Yu Hongxiao, Ruan Yang, Sun Manfang, Li Taole, Nie Zhihua
Department of Cardiology, Haicang Hospital, Haicang, Xiamen, China.
The School of Clinical Medicine, Fujian Medical University, Fuzhou, Fujian, China.
Front Pediatr. 2025 Aug 8;13:1580272. doi: 10.3389/fped.2025.1580272. eCollection 2025.
Williams-Beuren syndrome (WBS) is a multisystemic disorder caused by a microdeletion on chromosome 7q11.23.The supravalvular aortic stenosis (SVAS) is the most prevalent cardiovascular complication of WBS. However, hypertrophic cardiomyopathy (HCM) has rarely been reported in this population. We present a case of a patient with WBS who underwent successful surgical repair for SVAS in infancy but later developed HCM. Comprehensive genetic testing and further bioinformatic analysis revealed a deletion of approximately 1,486 kb at the 7q11.23 locus, and subsequent echocardiography demonstrated characteristic features of HCM. This case highlights the rare but clinically significant association between WBS and HCM, providing a foundation for further investigation into the biological mechanisms or potential biomarkers for HCM in WBS patients.

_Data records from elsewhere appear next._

==> config.mk <==
export PLATFORM = sky130hd
export DESIGN_NAME = multi_channel_accumulator
export DESIGN_NICKNAME = d
export VERILOG_FILES = /design/src/rtl/multi_channel_accumulator.sv
export SDC_FILE = /design/constraint.sdc
export NUM_CORES = 1
export LEC_CHECK = 0
export BUFFER_PORTS_ARGS = -buffer_cell sky130_fd_sc_hd__buf_2
export CORE_MARGIN = 4
export CORE_UTILIZATION = 40
export DETAILED_ROUTE_END_ITERATION = 8
export PLACE_DENSITY = 0.66
export SLEW_MARGIN = 20
export SYNTH_ARGS = -nofsm -noshare
export SYNTH_HDL_FRONTEND = slang
export SYNTH_SLANG_ARGS = --single-unit
==> constraint.sdc <==
create_clock -name clk -period 2.7 [get_ports clk]
set_clock_uncertainty 0.15 [all_clocks]
set_input_delay 0.135 -clock clk [delete_from_list [all_inputs] [get_ports clk]]
set_output_delay 0.135 -clock clk [all_outputs]
set_load 0.02 [all_outputs]
File: config.mk
export PLATFORM = sky130hd
export DESIGN_NAME = rot_seq_ctrl
export DESIGN_NICKNAME = d
export VERILOG_FILES = /design/src/rtl/rot_pkg.sv /design/src/rtl/ring_shift_reg.sv /design/src/rtl/rot_seq_ctrl.sv
export SDC_FILE = /design/constraint.sdc
export NUM_CORES = 1
export LEC_CHECK = 0
export CAP_MARGIN = 20
export CORE_MARGIN = 4
export CORE_UTILIZATION = 45
export DETAILED_ROUTE_END_ITERATION = 7
export GPL_TIMING_DRIVEN = 0
export PLACE_DENSITY = 0.83
export SYNTH_ARGS = -nofsm -noshare
export SYNTH_HDL_FRONTEND = slang
export SYNTH_SLANG_ARGS = --single-unit
export TNS_END_PERCENT = 100
File: constraint.sdc
create_clock -name clk -period 1.44 [get_ports clk]
set_input_delay 0.288 -clock clk [delete_from_list [all_inputs] [get_ports clk]]
set_output_delay 0.288 -clock clk [all_outputs]
set_load 0.01 [all_outputs]
File: src/rtl/rot_pkg.sv
// Shared op codes, FSM state encodings and the register reset/clear value
// for the rotating count sequencer.
package rot_pkg;

    localparam logic [1:0] OP_CLEAR = 2'b00;
    localparam logic [1:0] OP_LOAD  = 2'b01;
    localparam logic [1:0] OP_ROTL  = 2'b10;
    localparam logic [1:0] OP_ROTR  = 2'b11;

    localparam logic [1:0] ST_IDLE = 2'd0;
    localparam logic [1:0] ST_EXEC = 2'd1;
    localparam logic [1:0] ST_DONE = 2'd2;

    // One-hot bit 0; cast to the register width at the point of use.
    localparam int COUNT_INIT = 1;

    localparam logic DIR_LEFT  = 1'b0;
    localparam logic DIR_RIGHT = 1'b1;

endpackage

File: src/rtl/ring_shift_reg.sv
// WIDTH-bit rotating register; clear beats load, and both beat rotate.
module ring_shift_reg
    import rot_pkg::*;
#(
    parameter int WIDTH = 4
) (
    input  logic             clk,
    input  logic             rst_n,
    input  logic             load,
    input  logic             clear,
    input  logic             en,
    input  logic             dir,
    input  logic [WIDTH-1:0] d,
    output logic [WIDTH-1:0] q
);

    always_ff @(posedge clk or negedge rst_n) begin
        if (!rst_n) begin
            q <= WIDTH'(COUNT_INIT);
        end else if (clear) begin
            q <= WIDTH'(COUNT_INIT);
        end else if (load) begin
            q <= d;
        end else if (en) begin
            if (dir == DIR_RIGHT) q <= {q[0], q[WIDTH-1:1]};
            else                  q <= {q[WIDTH-2:0], q[WIDTH-1]};
        end
    end

endmodule

File: src/rtl/rot_seq_ctrl.sv
// Command sequencer driving ring_shift_reg: CLEAR / LOAD / ROTL n / ROTR n.
// Define ROT_SEQ_TRACE_EN to get simulation trace lines for updates and completions.
//
// state | meaning
// IDLE  | ready for a command
// EXEC  | applying the captured command (one cycle, or one per rotation step)
// DONE  | one-cycle completion pulse, no accept
module rot_seq_ctrl
    import rot_pkg::*;
#(
    parameter int WIDTH = 4,
    parameter int CNT_W = 4
) (
    input  logic             clk,
    input  logic             rst_n,
    input  logic             req_valid,
    output logic             req_ready,
    input  logic [1:0]       req_op,
    input  logic [WIDTH-1:0] req_data,
    input  logic [CNT_W-1:0] req_steps,
    output logic [WIDTH-1:0] count,
    output logic             busy,
    output logic             done
);

    logic [1:0]       state;
    logic [1:0]       op_q;
    logic [WIDTH-1:0] data_q;
    logic [CNT_W-1:0] steps_q;

    logic is_rot_req;
    logic sr_clear, sr_load, sr_en, sr_dir;

    assign is_rot_req = req_op[1];

    always_ff @(posedge clk or negedge rst_n) begin
        if (!rst_n) begin
            state   <= ST_IDLE;
            op_q    <= OP_CLEAR;
            data_q  <= '0;
            steps_q <= '0;
        end else begin
            case (state)
                ST_IDLE: begin
                    if (req_valid) begin
                        op_q    <= req_op;
                        data_q  <= req_data;
                        steps_q <= req_steps;
                        // A zero-step rotation has nothing to execute.
                        if (is_rot_req && req_steps == '0) state <= ST_DONE;
                        else                               state <= ST_EXEC;
                    end
                end
                ST_EXEC: begin
                    if (op_q == OP_ROTL || op_q == OP_ROTR) begin
                        steps_q <= steps_q - CNT_W'(1);
                        if (steps_q == CNT_W'(1)) state <= ST_DONE;
                    end else begin
                        state <= ST_DONE;
                    end
                end
                default: state <= ST_IDLE;
            endcase
        end
    end

    always_comb begin
        sr_clear = 1'b0;
        sr_load  = 1'b0;
        sr_en    = 1'b0;
        sr_dir   = DIR_LEFT;
        if (state == ST_EXEC) begin
            sr_clear = (op_q == OP_CLEAR);
            sr_load  = (op_q == OP_LOAD);
            sr_en    = (op_q == OP_ROTL) || (op_q == OP_ROTR);
            sr_dir   = (op_q == OP_ROTR) ? DIR_RIGHT : DIR_LEFT;
        end
    end

    assign req_ready = (state == ST_IDLE);
    assign busy      = (state != ST_IDLE);
    assign done      = (state == ST_DONE);

    ring_shift_reg #(.WIDTH(WIDTH)) u_ring (
        .clk   (clk),
        .rst_n (rst_n),
        .load  (sr_load),
        .clear (sr_clear),
        .en    (sr_en),
        .dir   (sr_dir),
        .d     (data_q),
        .q     (count)
    );

`ifdef ROT_SEQ_TRACE_EN
    logic trace_upd;

    always_ff @(posedge clk or negedge rst_n) begin
        if (!rst_n) trace_upd <= 1'b0;
        else        trace_upd <= (state == ST_EXEC);
    end

    // Sampled on the falling edge so the register has already taken its new value.
    always @(negedge clk) begin
        if (rst_n && trace_upd)
            $display("rot_seq_ctrl: op=%0d remaining=%0d count=%b", op_q, steps_q, count);
        if (rst_n && done)
            $display("rot_seq_ctrl: op=%0d complete count=%b", op_q, count);
    end
`endif

endmodule

==> results of run 1 <==
==> timing repair <==
| action | in CTS | in global routing |
|---|---|---|
| setup endpoints to repair | 7 | 16 |
| gates cloned | 0 | 0 |
| gates resized for setup | 18 | 9 |
| buffers inserted | 5 | 2 |
| hold buffers | 0 | 0 |
| pin swaps | 1 | 0 |
==> layer usage <==
metal	GRT usage, %	wire [µm]
met1	22.5	1000
met2	28.8	1070
met3	2.77	51
met4	9.36	48
met5	0	0
==> per-stage QoR <==
step | hold WS (ps) | setup WS [ps]
after global placement | 500 | -304
after global routing | 460 | -61.3
final | 397 | -9.26
after detailed placement | 501 | -327
after floorplan | -7.59 | 88.1
after CTS | 426 | -1.38
==> critical path, stage by stage (launching register included) <==
cell,delay (ps)
dfrtp_2,460
nor2_2,130
inv_1,50
clkdlybuf4s15_1,230
==> final timing paths <==
check / start / to / slack [ps]
max reg2reg: state[1]$_DFFE_PN0P_ / op_q[0]$_DFFE_PN0P_ / 40
min in group clk: data_q[0]$_DFFE_PN0P_ / data_q[0]$_DFFE_PN0P_ / 520
min: rst_n / u_ring.q[1]$_DFFE_PN0P_ / 400
min reg2reg: data_q[0]$_DFFE_PN0P_ / data_q[0]$_DFFE_PN0P_ / 520
max in group asynchronous: rst_n / state[1]$_DFFE_PN0P_ / 570
max: state[1]$_DFFE_PN0P_ / busy / -9
==> final cells by class <==
cell class	count	area (µm²)
fillers	156	697
clock buffers	4	36.3
repair buffers	26	239
plain buffers	6	47.5
inverters	5	18.8
multi-input cells	60	507
well taps	27	33.8
flip-flops and latches	16	403
==> kinds of logic (layout without fill, tap and decap cells) <==
group,Yosys count,in the layout,share of synthesized area [%]
buffers and inverters,11,41,5.80
AOI/OAI and AO/OA,17,17,14.0
and+or+nand+nor,28,28,18.3
DFF,16,16,42.3
muxes,13,13,17.0
adders and majority gates,2,2,2.63
==> synth_stat cells <==
master	count
o211ai_1	2
a2bb2oi_2	1
nand2_1	4
clkbuf_1	2
dfstp_2	1
a21oi_1	2
nor3b_1	3
buf_2	2
dfrtp_1	15
nand3b_1	2
a211oi_1	2
mux2_4	6
nor2_1	5
and2_1	3
buf_4	1
mux2_2	1
a21o_1	2
and3b_1	1
nand4b_1	3
o22ai_1	1
o21ai_0	2
buf_6	1
inv_1	5
nor4_1	3
nand2b_1	1
o31ai_1	1
nor2b_1	2
a211oi_2	1
or3_4	1
a31oi_1	1
mux2i_1	6
a2bb2oi_1	1
ha_1	2
o311a_2	1
==> power groups by stage <==
stage          sequential [mW]  clock, mW  combinational [mW]
2_1_floorplan            0.877          0                1.14
3_3_place_gp             0.892          0                1.55
3_5_place_dp             0.899          0                1.60
4_1_cts                  0.880      0.317                1.68
5_1_grt                  0.934      0.339                1.99
6_report                 0.901      0.310                1.81
==> sequential cells by signal, indices dropped and copies added, names as in the netlist <==
signal    flops
data_q        4
op_q          2
state         2
steps_q       4
u_ring.q      4
==> results_dict.tcl, run 1 <==
set metrics [dict create \
    cts_buffers 3 \
    tritoncts "yes" \
    status "finished, violations left" \
    antenna-diode-count 0 \
    max_freq_mhz 690 \
    grt_first_pass_wirelength_um 3630 \
    cp.required_ps 1150 \
    cts_root_buffer "clkbuf_4" \
    p_leak_nw 0.566 \
    num_rows 16 \
    syn_area_per_cell_um2 10.9 \
    setup-tns-final_ps -9.26 \
    ys_warn_count 0 \
    endpoint_kind "output pin" \
    finalNonFillerCells 144 \
    vias 767 \
    drv_slew 0 \
    worstPathArrival_ps 1160 \
    coreArea_um2 1980 \
    drt-initial-drc-count 12 \
    htree_levels 1 \
    io_pins 20 \
    worstSetupPathType "flip-flop to output pin" \
    finalClockSkew_ps 5.27 \
    numPortBuffers 19 \
    gp_congestion 0.873 \
    seqPwrFrac_pct 29.8 \
    violations "negative setup slack" \
    dp_cells 133 \
    post-route-util_pct 64.8 \
    synthesis.nets 102 \
    synth_top_area_share_pct 39.5 \
    worst_skew_pair.late_latency_ps 300 \
    ys_ff_latch 16 \
    irDropWorstVdd_mv 1.24 \
    track_usage_pct 17.8 \
    tightest_slew_ps 688 \
    rsz0062_at_grt "yes" \
    p_clk_share_pct 10.2 \
    synth.distinct_cells 34 \
    drive_gt1_share_pct 29.9 \
    fin_crit_sh_pct 101 \
    comb_power_share_pct 60.0 \
    grt_pass1_vias 794 \
    worst_slack_ps -9.26 \
    synth_top_area_cell "dfrtp_1" \
    areaGrowthSynthToFinish_pct 35.3 \
    layout_commonest_cell "dfrtp_1" \
    syn_inst 87 \
    wl_um 2170 \
    finalSetupViolations 1 \
    hp-class "primary input to async pin" \
    dr.pass1.iters 4 \
    place_area_um2 1170 \
    cts_sinks 16 \
    antenna_found_initial 0 \
    critPathLaunchType "flip-flop" \
    r2r_cells 5 \
    maxSlewHeadroom_pct 54.0 \
    power.internal_mw 1.85 \
    clkTransAtPathRegs_ps 100 \
    layout_min_cycle_time_ps 1450 \
    path_max_fanout 3 \
    route.detailed.drc 0 \
    start_util_pct 47.9 \
    fp.dieH_um 53.9 \
    layout.nets 133 \
    swShare_pct 38.7 \
    grt_max_degree 17 \
    synthTopCellsByArea "dfrtp_1, mux2_4, mux2i_1" \
    clk_path_buf_depth 2 \
    hold_viol 0 \
    synth.cell_area_um2 950 \
    mostFrequentLayoutCells "dfrtp_1, clkdlybuf4s50_1, buf_4, mux2_4" \
    p_per_area_nw_per_um2 2350 \
    p_sw_mw 1.17 \
    avgViaCountPerCell 5.33 \
    synth-seq-area-share_pct 42.3 \
    antenna_left 0 \
    avgRoutedWirePerCell_um 15.0 \
    die_width_um 53.9 \
    postLayoutCellArea_um2 1280 \
    post-dp-hpwl_um 1430 \
    drv_cap 0 \
    power_mw 3.02 \
    die_area_um2 2910 \
    overflow 0 \
]
Power figures use the tool's default switching activity.
==> run 2: changes to the inputs <==
SYNTH_HIERARCHICAL = 1   (was not set)
==> results_dict.tcl, run 2 <==
set metrics [dict create \
    worstSetupPathType "flip-flop to flip-flop" \
    synth.area.mux_share_pct 16.0 \
    drt-initial-drc-count 50 \
    avgViaCountPerCell 6.33 \
    p_sw_mw 1.39 \
    finalClockSkew_ps 15.2 \
    power.internal_mw 2.04 \
    drv_slew 0 \
    p_per_area_nw_per_um2 2320 \
    violations "negative setup slack" \
    coreArea_um2 1820 \
    endpoint_kind "flip-flop" \
    top_regs "data_q x4, steps_q x4, u_ring/q x4" \
    path_max_fanout 4 \
    worstSetupStartpoint "state[0]$_DFFE_PN0P_" \
    worst_slack_ps -308 \
    p_clk_share_pct 9.1 \
    ys_top_cells_by_count "dfrtp_1, mux2_2, inv_1, a211oi_1, mux2i_1" \
    maxSlewHeadroom_pct 53.0 \
    syn_area_per_cell_um2 11.2 \
    grt_max_degree 17 \
    dr_wl_met3_um 241 \
    dr.pass1.iters 4 \
    die_area_um2 2800 \
    tightest_slew_ps 703 \
    htree_levels 1 \
    postLayoutCellArea_um2 1480 \
    wl_um 3260 \
    synth.distinct_cells 33 \
    synth_top_family_by_area "simple AND/OR/NAND/NOR gates" \
    r2r_slack_ps -310 \
    wl_met1_um 1340 \
    synthXorXnorAreaFrac_pct 0 \
    fp.dieH_um 52.9 \
    clkTransAtPathRegs_ps 110 \
    synth_flop_cell "dfrtp_1" \
    numPortBuffers 19 \
    cts_hold_buffers 0 \
    synthTopCellsByArea "dfrtp_1, mux2_2, mux2i_1" \
    route.detailed.drc 0 \
    track_usage_pct 21.2 \
    start_util_pct 49.8 \
    cp.required_ps 1610 \
    drv_cap 0 \
    synth_adder_area_share_pct 2.76 \
    fillerInstances 100 \
    gp_congestion 0.877 \
    synth.cell_area_um2 907 \
    grt_pass1_vias 900 \
    cts_root_buffer "clkbuf_4" \
    yosys.area_share.simple_pct 18.3 \
    antenna_left 0 \
    worst_skew_pair.late_latency_ps 300 \
    synth_top_area_share_pct 41.4 \
    overflow 0 \
    irDropWorstVdd_mv 1.56 \
    p_leak_nw 0.659 \
    seqPwrFrac_pct 27.3 \
    num_rows 15 \
    ys_warn_count 6 \
    io_pins 20 \
    r2r_start "state[0]$_DFFE_PN0P_" \
    max_freq_mhz 572 \
    synthesis.nets 96 \
    layout_commonest_cell "buf_4" \
    worstPathArrival_ps 1920 \
    rsz0062_at_grt "yes" \
    layout_min_cycle_time_ps 1750 \
    power_mw 3.43 \
    hp-class "primary input to async pin" \
    routed.top_layer "met4" \
    syn_inst 81 \
    grt_first_pass_wirelength_um 4280 \
    finalSetupViolations 15 \
    dr_wl_met2_um 1540 \
    critPathLaunchType "flip-flop" \
    areaGrowthSynthToFinish_pct 63.2 \
    layout.nets 138 \
    ys_ff_latch 16 \
    synth_compound_area_share_pct 14.3 \
    drive_gt1_share_pct 48.4 \
    cts_sinks 16 \
    holdWs_ps 396 \
    status "finished, violations left" \
    comb_power_share_pct 63.6 \
    swShare_pct 40.5 \
    synth-seq-area-share_pct 44.3 \
    clk_path_buf_depth 2 \
    antenna-diode-count 0 \
    place_area_um2 1160 \
    yosysMostFrequentCell "dfrtp_1" \
    hold_viol 0 \
    tritoncts "yes" \
    mostFrequentLayoutCells "buf_4, dfrtp_1, clkdlybuf4s50_1, mux2_4" \
    vias 931 \
    cts_buffers 3 \
    fin_crit_sh_pct 121 \
    synth_top_area_cell "dfrtp_1" \
    synth_async_sr_flop_share_pct 100 \
    post-dp-hpwl_um 1550 \
    avgRoutedWirePerCell_um 22.1 \
    die_width_um 52.9 \
    synth_edf_count 0 \
    antenna_found_initial 0 \
]
[run 2: metrics by stage]
stage	instances	util (%)	setup TNS, ps	worst slack [ps]
4_1_cts	141	72.2	-988	-237
3_3_place_gp	125	64.0	-3660	-547
5_1_grt	147	81.3	-2910	-326
3_5_place_dp	125	64.0	-4070	-580
2_1_floorplan	81	-	-535	-187
6_report	147	81.3	-2410	-308
[run 2: cell families after synthesis]
logic type | after synthesis
muxes | 13
and+or+nand+nor | 26
buffers and inverters | 8
AOI/OAI and AO/OA | 16
adders and majority gates | 2
DFF | 16
[run 2: final cells by class]
class | instances | area (µm²) | area share, %
Tap cell | 25 | 31.3 | 2.11
Sequential cell | 16 | 403 | 27.2
Clock buffer | 4 | 36.3 | 2.45
Multi-Input combinational cell | 57 | 626 | 42.3
Buffer | 3 | 33.8 | 2.28
Timing Repair Buffer | 37 | 332 | 22.4
Inverter | 5 | 18.8 | 1.27
[run 2: critical path: stages, from the launching register on]
cell	delay, ps
dfrtp_2	460
buf_6	130
and2b_2	210
and3_4	200
mux2_4	300
a221o_1	330
[run 2: path summary, 6_finish.rpt]
path                                            to  depth (start not counted)
max reg2reg                u_ring/q[2]$_DFFE_PN0P_                          5
max in group asynchronous     state[0]$_DFFE_PN0P_                          1
min                           state[1]$_DFFE_PN0P_                          1
min in group clk             data_q[1]$_DFFE_PN0P_                          1
max                        u_ring/q[2]$_DFFE_PN0P_                          5
min reg2reg                  data_q[1]$_DFFE_PN0P_                          1
[run 2: metal layers]
layer / up-vias / track usage [%]
met3: 23 / 5.35
met4: 0 / 4.68
met5: - / 0
li1: 395 / -
met2: 63 / 35.5
met1: 450 / 27.4
[run 2: what timing repair did]
item / CTS / global route
pin swaps: 3 / 3
resized for setup: 27 / 27
setup buffers: 12 / 6
setup endpoints to repair: 11 / 18
[run 2: power groups by stage]
| stage | clock network (mW) | registers, mW | logic, mW |
|---|---|---|---|
| 3_3_place_gp | 0 | 0.861 | 1.29 |
| 4_1_cts | 0.304 | 0.879 | 1.59 |
| 6_report | 0.313 | 0.937 | 2.18 |
| 2_1_floorplan | 0 | 0.846 | 0.953 |
| 5_1_grt | 0.329 | 0.968 | 2.29 |
| 3_5_place_dp | 0 | 0.875 | 1.35 |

威廉姆斯-贝伦综合征(WBS)是一种由7号染色体q11.23区域微缺失引起的多系统疾病。瓣上主动脉狭窄(SVAS)是WBS最常见的心血管并发症。然而,肥厚型心肌病(HCM)在该人群中鲜有报道。我们报告一例WBS患者,该患者婴儿期因SVAS接受了成功的手术修复,但后来发展为HCM。全面的基因检测和进一步的生物信息学分析显示,7q11.23位点缺失约1486 kb,随后的超声心动图显示了HCM的特征性表现。该病例突出了WBS与HCM之间罕见但具有临床意义的关联,为进一步研究WBS患者HCM的生物学机制或潜在生物标志物奠定了基础。